■ Collected data entries ■
▬▬▬

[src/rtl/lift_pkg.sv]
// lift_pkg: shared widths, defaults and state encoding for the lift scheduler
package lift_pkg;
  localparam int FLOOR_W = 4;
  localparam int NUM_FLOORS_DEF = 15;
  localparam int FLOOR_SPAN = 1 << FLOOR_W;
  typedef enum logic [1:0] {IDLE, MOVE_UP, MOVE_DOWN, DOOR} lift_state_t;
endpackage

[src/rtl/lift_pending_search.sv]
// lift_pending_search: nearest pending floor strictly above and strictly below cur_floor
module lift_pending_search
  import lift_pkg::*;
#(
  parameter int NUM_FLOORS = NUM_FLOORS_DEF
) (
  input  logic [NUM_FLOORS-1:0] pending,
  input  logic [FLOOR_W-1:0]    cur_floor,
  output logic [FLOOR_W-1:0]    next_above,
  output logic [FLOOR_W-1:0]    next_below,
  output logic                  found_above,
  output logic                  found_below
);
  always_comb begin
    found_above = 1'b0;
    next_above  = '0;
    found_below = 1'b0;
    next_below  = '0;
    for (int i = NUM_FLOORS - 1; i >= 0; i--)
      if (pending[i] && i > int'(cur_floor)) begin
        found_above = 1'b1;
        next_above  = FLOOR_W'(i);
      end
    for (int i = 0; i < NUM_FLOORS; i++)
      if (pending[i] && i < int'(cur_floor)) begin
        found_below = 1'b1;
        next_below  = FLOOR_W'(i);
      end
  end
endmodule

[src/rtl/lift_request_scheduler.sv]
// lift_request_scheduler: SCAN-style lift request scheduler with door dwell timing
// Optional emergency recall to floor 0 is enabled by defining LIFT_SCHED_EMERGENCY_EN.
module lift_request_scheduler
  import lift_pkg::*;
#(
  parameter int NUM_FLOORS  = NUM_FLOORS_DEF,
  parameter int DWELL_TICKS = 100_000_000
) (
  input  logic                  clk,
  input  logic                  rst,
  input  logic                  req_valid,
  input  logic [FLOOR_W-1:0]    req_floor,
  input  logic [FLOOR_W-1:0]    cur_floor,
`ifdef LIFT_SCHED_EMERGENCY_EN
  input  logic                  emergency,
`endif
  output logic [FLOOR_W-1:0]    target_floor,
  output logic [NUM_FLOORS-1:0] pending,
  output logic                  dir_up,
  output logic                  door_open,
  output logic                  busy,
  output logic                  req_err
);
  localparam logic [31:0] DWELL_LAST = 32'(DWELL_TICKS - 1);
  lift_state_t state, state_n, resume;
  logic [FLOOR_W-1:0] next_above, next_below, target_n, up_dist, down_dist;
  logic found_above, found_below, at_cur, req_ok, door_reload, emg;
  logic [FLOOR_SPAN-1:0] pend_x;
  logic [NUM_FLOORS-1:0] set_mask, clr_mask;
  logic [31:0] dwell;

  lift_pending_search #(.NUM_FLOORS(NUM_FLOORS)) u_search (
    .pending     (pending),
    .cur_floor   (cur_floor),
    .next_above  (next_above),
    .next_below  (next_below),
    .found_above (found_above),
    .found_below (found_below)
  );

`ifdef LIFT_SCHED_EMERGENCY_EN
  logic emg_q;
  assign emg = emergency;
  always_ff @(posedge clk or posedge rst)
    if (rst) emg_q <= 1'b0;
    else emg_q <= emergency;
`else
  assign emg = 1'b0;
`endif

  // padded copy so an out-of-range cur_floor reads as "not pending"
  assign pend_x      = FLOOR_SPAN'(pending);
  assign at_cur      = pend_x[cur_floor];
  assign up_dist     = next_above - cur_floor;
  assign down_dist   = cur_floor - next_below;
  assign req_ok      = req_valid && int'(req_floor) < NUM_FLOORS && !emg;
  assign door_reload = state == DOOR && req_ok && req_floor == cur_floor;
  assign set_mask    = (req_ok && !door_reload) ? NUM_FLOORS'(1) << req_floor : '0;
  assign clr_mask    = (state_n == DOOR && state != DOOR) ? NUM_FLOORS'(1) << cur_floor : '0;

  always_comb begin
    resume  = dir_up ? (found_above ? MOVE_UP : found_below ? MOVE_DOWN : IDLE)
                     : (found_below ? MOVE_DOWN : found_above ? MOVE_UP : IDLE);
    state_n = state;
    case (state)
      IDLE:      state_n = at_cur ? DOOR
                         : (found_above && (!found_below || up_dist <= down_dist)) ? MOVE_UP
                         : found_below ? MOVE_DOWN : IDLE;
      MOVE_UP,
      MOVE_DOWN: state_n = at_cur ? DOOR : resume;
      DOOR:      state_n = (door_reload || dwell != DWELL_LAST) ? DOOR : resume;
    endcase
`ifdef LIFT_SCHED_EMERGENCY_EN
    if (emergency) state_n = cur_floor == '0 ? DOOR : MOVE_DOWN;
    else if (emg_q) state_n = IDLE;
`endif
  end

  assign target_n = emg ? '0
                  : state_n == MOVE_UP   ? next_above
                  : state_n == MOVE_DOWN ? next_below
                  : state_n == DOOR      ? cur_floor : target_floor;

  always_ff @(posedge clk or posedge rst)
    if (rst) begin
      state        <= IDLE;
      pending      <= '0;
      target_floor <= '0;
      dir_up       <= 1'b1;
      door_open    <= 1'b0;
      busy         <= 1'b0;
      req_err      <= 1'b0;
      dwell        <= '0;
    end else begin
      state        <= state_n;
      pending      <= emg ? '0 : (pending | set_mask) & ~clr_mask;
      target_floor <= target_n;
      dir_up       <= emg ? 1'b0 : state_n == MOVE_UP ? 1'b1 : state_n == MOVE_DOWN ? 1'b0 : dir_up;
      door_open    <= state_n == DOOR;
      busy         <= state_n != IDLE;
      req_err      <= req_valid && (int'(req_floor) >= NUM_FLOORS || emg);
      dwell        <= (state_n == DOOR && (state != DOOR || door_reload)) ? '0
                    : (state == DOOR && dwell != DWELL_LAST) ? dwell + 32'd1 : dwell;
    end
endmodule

▬▬▬

■ Problem description ■
Take every line from the data above that holds "busy" and copy it out.

■ Response box ■
  output logic                  busy,
      busy         <= 1'b0;
      busy         <= state_n != IDLE;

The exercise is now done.